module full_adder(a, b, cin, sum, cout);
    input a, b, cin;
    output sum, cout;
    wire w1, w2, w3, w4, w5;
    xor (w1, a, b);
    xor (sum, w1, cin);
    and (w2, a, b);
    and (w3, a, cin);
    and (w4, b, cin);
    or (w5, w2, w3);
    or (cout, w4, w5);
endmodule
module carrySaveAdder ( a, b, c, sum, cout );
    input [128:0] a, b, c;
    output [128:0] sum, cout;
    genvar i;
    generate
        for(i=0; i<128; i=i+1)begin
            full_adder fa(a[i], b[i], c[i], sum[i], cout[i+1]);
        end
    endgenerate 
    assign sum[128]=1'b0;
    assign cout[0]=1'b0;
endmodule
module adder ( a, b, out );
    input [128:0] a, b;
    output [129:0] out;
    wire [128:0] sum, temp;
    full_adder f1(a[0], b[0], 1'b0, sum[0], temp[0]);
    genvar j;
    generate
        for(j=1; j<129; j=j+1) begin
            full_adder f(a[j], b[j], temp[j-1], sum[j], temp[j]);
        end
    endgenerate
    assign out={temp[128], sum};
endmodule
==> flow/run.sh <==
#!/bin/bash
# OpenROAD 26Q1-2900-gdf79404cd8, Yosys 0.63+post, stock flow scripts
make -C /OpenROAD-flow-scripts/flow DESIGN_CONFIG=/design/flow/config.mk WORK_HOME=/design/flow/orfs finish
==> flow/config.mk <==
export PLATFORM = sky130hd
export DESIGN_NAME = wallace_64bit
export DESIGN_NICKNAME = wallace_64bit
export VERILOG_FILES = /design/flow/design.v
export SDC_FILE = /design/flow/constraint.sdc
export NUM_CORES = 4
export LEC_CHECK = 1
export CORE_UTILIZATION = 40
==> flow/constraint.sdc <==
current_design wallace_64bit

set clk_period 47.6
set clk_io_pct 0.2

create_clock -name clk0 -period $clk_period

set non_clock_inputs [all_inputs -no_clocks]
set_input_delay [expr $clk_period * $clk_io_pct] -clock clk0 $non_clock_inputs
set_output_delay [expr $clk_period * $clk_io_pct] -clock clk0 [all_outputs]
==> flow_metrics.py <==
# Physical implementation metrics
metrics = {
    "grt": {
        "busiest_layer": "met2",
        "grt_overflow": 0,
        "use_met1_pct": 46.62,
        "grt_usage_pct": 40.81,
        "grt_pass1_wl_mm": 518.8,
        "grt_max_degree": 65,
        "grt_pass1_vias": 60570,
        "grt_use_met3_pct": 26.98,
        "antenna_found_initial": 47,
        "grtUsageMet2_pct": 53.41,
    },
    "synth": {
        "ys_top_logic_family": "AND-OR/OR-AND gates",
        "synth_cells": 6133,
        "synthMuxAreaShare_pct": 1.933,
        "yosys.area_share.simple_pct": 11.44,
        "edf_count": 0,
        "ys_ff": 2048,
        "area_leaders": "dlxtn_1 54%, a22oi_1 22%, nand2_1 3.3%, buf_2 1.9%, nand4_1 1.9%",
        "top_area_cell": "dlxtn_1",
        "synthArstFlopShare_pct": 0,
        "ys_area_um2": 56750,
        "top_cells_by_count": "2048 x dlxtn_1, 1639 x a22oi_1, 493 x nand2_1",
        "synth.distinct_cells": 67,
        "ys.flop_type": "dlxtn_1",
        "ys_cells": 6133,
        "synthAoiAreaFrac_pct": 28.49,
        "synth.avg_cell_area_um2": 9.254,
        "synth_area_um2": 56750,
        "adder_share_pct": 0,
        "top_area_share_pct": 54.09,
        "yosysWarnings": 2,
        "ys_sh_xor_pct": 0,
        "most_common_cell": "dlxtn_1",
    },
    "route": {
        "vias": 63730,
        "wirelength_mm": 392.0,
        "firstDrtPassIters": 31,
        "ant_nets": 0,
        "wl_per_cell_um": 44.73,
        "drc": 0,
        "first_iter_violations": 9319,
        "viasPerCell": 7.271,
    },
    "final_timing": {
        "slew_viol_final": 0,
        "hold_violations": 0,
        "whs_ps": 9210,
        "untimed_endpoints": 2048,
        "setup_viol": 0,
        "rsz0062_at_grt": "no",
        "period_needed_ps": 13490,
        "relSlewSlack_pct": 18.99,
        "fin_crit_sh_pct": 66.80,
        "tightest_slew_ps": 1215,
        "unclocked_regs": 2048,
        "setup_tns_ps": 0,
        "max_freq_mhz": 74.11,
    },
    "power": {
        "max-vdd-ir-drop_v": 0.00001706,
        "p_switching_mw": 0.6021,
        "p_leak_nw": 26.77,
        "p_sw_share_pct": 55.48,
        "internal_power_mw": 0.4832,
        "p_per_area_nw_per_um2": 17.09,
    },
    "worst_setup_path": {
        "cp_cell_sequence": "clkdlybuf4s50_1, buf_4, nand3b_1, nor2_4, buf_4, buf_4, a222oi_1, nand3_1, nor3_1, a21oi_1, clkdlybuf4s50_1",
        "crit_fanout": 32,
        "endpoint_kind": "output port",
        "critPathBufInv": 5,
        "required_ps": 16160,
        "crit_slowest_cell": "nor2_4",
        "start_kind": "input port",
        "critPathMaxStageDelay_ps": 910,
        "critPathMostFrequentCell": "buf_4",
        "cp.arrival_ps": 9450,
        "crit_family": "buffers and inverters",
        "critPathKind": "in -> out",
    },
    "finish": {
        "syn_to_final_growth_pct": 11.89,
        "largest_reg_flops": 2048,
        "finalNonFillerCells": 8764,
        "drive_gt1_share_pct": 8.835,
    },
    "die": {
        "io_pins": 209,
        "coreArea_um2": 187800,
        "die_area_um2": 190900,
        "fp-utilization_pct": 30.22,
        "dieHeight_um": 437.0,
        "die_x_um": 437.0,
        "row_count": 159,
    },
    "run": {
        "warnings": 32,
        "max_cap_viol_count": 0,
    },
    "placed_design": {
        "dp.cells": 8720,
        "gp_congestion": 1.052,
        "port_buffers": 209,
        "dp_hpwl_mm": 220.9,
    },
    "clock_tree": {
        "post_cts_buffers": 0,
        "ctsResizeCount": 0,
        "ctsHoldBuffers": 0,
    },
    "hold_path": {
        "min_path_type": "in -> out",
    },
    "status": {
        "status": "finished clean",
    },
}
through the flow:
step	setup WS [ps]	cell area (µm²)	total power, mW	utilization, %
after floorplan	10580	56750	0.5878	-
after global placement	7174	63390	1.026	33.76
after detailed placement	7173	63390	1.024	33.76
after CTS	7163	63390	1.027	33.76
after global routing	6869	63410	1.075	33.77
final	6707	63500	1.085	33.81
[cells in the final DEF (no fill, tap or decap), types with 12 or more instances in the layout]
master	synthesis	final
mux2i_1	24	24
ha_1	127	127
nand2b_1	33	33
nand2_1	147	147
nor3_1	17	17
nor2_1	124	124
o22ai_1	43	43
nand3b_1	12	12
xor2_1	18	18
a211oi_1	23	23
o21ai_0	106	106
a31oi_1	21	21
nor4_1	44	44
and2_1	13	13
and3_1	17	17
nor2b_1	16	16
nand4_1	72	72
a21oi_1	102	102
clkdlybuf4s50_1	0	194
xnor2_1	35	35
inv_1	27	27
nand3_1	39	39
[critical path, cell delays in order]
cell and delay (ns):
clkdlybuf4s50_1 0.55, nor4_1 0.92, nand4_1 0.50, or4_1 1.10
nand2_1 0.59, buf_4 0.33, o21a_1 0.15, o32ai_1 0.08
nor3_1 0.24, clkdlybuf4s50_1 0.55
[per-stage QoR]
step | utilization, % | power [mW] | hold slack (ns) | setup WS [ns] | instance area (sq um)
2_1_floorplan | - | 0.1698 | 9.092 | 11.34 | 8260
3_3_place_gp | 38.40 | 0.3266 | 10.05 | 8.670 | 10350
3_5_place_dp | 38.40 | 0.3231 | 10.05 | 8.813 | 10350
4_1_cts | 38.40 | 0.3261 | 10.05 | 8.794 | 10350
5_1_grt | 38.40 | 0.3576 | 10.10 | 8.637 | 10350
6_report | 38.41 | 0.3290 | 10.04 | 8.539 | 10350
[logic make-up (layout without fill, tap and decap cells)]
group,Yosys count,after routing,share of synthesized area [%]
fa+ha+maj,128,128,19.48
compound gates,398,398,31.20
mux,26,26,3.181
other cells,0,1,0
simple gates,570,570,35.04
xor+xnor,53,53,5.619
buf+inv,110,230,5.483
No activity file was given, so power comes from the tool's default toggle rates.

* **TASK DETAILS**
Which lines of the records above contain the word "step"? Report each one.

* **RESPONSE TO THIS EXERCISE**
step	setup WS [ps]	cell area (µm²)	total power, mW	utilization, %
step | utilization, % | power [mW] | hold slack (ns) | setup WS [ns] | instance area (sq um)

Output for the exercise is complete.